*About this task:* Show every line in the material below in which the string "SETTLE" appears.

*Records for processing:*
^^^^
==> config.mk <==
export PLATFORM = sky130hd
export DESIGN_NAME = b1_bist_ctrl
export DESIGN_NICKNAME = d
export VERILOG_FILES = /design/src/rtl/b1_bist_ctrl.sv
export SDC_FILE = /design/constraint.sdc
export NUM_CORES = 1
export LEC_CHECK = 0
export ABC_AREA = 1
export CAP_MARGIN = 20
export CORE_UTILIZATION = 30
export DETAILED_ROUTE_END_ITERATION = 6
export HOLD_SLACK_MARGIN = 0.12
export PLACE_DENSITY = 0.53
export RECOVER_POWER = 25
export SYNTH_ARGS = -nofsm -noshare
export SYNTH_HDL_FRONTEND = slang
export SYNTH_SLANG_ARGS = --single-unit
export TNS_END_PERCENT = 10
==> constraint.sdc <==
create_clock -name clock -period 1.9 [get_ports clock]
set_input_delay 0.57 -clock clock [delete_from_list [all_inputs] [get_ports clock]]
set_output_delay 0.57 -clock clock [all_outputs]
set_load 0.02 [all_outputs]
==> src/rtl/b1_bist_ctrl.sv <==
// -----------------------------------------------------------------------------
// b1_bist_ctrl
//
// Built-in self-test sequencer for the b1 combinational block. A start request
// walks the eight input vectors {a,b,c} = 0..7 into the block. Each vector is
// held for SETTLE+1 cycles. The four response bits {d,e,f,g} are folded into a
// 4-bit MISR, and the final signature is compared against GOLDEN.
//
// Optional feature macro: B1_BIST_SELFCHECK_EN
//   When defined, an embedded reference model of b1 checks every captured
//   response. The first failing vector index is recorded in fail_idx.
//   When undefined, fail_idx and fail_valid stay 0.
//
// Parameters
//   SETTLE     extra wait cycles per vector before capture (0..15)
//   GOLDEN     expected final signature of a fault-free block
//
// Ports
//   clock      in   rising-edge clock
//   reset_n    in   asynchronous active-low reset
//   start      in   run request, honoured only in IDLE or DONE
//   abort      in   cancel a run (priority over start and capture)
//   cut_d..g   in   responses from the b1 block
//   cut_a..c   out  vector driven to the b1 block (a is the MSB)
//   busy       out  high while running or checking
//   done       out  high in DONE, sticky until the next start or abort
//   pass       out  verdict, valid while done=1
//   signature  out  MISR contents
//   fail_idx   out  first failing vector index (self-check build)
//   fail_valid out  a per-vector mismatch was seen (self-check build)
// -----------------------------------------------------------------------------
module b1_bist_ctrl #(
    parameter logic [3:0] SETTLE = 4'd0,
    parameter logic [3:0] GOLDEN = 4'h9
) (
    input  logic       clock,
    input  logic       reset_n,
    input  logic       start,
    input  logic       abort,
    input  logic       cut_d,
    input  logic       cut_e,
    input  logic       cut_f,
    input  logic       cut_g,
    output logic       cut_a,
    output logic       cut_b,
    output logic       cut_c,
    output logic       busy,
    output logic       done,
    output logic       pass,
    output logic [3:0] signature,
    output logic [2:0] fail_idx,
    output logic       fail_valid
);

    typedef enum logic [1:0] {
        ST_IDLE  = 2'd0,
        ST_RUN   = 2'd1,
        ST_CHECK = 2'd2,
        ST_DONE  = 2'd3
    } state_t;

    // One MISR step: shift s0->s1->s2->s3, with s3 fed back into s0 and s3.
    function automatic logic [3:0] misr_next(input logic [3:0] s, input logic [3:0] r);
        misr_next = {s[2] ^ s[3] ^ r[3], s[1] ^ r[2], s[0] ^ r[1], s[3] ^ r[0]};
    endfunction

`ifdef B1_BIST_SELFCHECK_EN
    // Fault-free b1 behaviour for vector p = {a,b,c}: {d,e,f,g}.
    function automatic logic [3:0] ref_resp(input logic [2:0] p);
        ref_resp = {p[0], p[2] ^ p[1], p[2] & p[1] & ~p[0], ~p[0]};
    endfunction
`endif

    state_t     state_r, state_s;
    logic [2:0] pat_r, pat_s;
    logic [3:0] wait_r, wait_s;
    logic [3:0] misr_r, misr_s;
    logic       pass_r, pass_s;
    logic       done_r, done_s;
    logic       busy_r, busy_s;
    logic [2:0] vec_r, vec_s;
    logic [2:0] fidx_r, fidx_s;
    logic       fvalid_r, fvalid_s;
    logic [3:0] resp_s;
    logic       mism_s;

    assign resp_s = {cut_d, cut_e, cut_f, cut_g};

`ifdef B1_BIST_SELFCHECK_EN
    assign mism_s = (resp_s != ref_resp(pat_r));
`else
    assign mism_s = 1'b0;
`endif

    // FSM state register.
    always_ff @(posedge clock or negedge reset_n) begin
        if (!reset_n) begin
            state_r <= ST_IDLE;
        end else begin
            state_r <= state_s;
        end
    end

    // Next-state and next-datapath logic; every register holds unless changed.
    always_comb begin
        state_s  = state_r;
        pat_s    = pat_r;
        wait_s   = wait_r;
        misr_s   = misr_r;
        pass_s   = pass_r;
        done_s   = done_r;
        busy_s   = busy_r;
        vec_s    = vec_r;
        fidx_s   = fidx_r;
        fvalid_s = fvalid_r;

        case (state_r)
            ST_IDLE, ST_DONE: begin
                if (abort && (state_r == ST_DONE)) begin
                    // Abort also clears a sticky verdict.
                    state_s = ST_IDLE;
                    done_s  = 1'b0;
                    pass_s  = 1'b0;
                end else if (start) begin
                    state_s  = ST_RUN;
                    pat_s    = 3'd0;
                    wait_s   = SETTLE;
                    misr_s   = 4'h0;
                    fidx_s   = 3'd0;
                    fvalid_s = 1'b0;
                    done_s   = 1'b0;
                    pass_s   = 1'b0;
                    busy_s   = 1'b1;
                    vec_s    = 3'd0;
                end else begin
                    state_s = state_r;
                end
            end

            ST_RUN: begin
                if (abort) begin
                    // Partial signature is kept for debug.
                    state_s = ST_IDLE;
                    busy_s  = 1'b0;
                    done_s  = 1'b0;
                    pass_s  = 1'b0;
                    vec_s   = 3'd0;
                end else if (wait_r != 4'd0) begin
                    wait_s = wait_r - 4'd1;
                end else begin
                    misr_s = misr_next(misr_r, resp_s);
                    if (mism_s && !fvalid_r) begin
                        fvalid_s = 1'b1;
                        fidx_s   = pat_r;
                    end else begin
                        fvalid_s = fvalid_r;
                    end
                    pat_s  = pat_r + 3'd1;
                    wait_s = SETTLE;
                    if (pat_r == 3'd7) begin
                        // Pattern wraps to 0; it is not applied again.
                        state_s = ST_CHECK;
                        vec_s   = 3'd0;
                    end else begin
                        vec_s = pat_r + 3'd1;
                    end
                end
            end

            ST_CHECK: begin
                if (abort) begin
                    state_s = ST_IDLE;
                    busy_s  = 1'b0;
                    done_s  = 1'b0;
                    pass_s  = 1'b0;
                    vec_s   = 3'd0;
                end else begin
                    state_s = ST_DONE;
                    busy_s  = 1'b0;
                    done_s  = 1'b1;
                    pass_s  = (misr_r == GOLDEN) && !fvalid_r;
                    vec_s   = 3'd0;
                end
            end

            default: begin
                state_s  = ST_IDLE;
                busy_s   = 1'b0;
                done_s   = 1'b0;
                pass_s   = 1'b0;
                vec_s    = 3'd0;
            end
        endcase
    end

    // Datapath and output registers.
    always_ff @(posedge clock or negedge reset_n) begin
        if (!reset_n) begin
            pat_r    <= 3'd0;
            wait_r   <= 4'd0;
            misr_r   <= 4'h0;
            pass_r   <= 1'b0;
            done_r   <= 1'b0;
            busy_r   <= 1'b0;
            vec_r    <= 3'd0;
            fidx_r   <= 3'd0;
            fvalid_r <= 1'b0;
        end else begin
            pat_r    <= pat_s;
            wait_r   <= wait_s;
            misr_r   <= misr_s;
            pass_r   <= pass_s;
            done_r   <= done_s;
            busy_r   <= busy_s;
            vec_r    <= vec_s;
            fidx_r   <= fidx_s;
            fvalid_r <= fvalid_s;
        end
    end

    assign cut_a      = vec_r[2];
    assign cut_b      = vec_r[1];
    assign cut_c      = vec_r[0];
    assign busy       = busy_r;
    assign done       = done_r;
    assign pass       = pass_r;
    assign signature  = misr_r;
    assign fail_idx   = fidx_r;
    assign fail_valid = fvalid_r;

endmodule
^^^^
*Response for this exercise:*
// held for SETTLE+1 cycles. The four response bits {d,e,f,g} are folded into a
//   SETTLE     extra wait cycles per vector before capture (0..15)
    parameter logic [3:0] SETTLE = 4'd0,
                    wait_s   = SETTLE;
                    wait_s = SETTLE;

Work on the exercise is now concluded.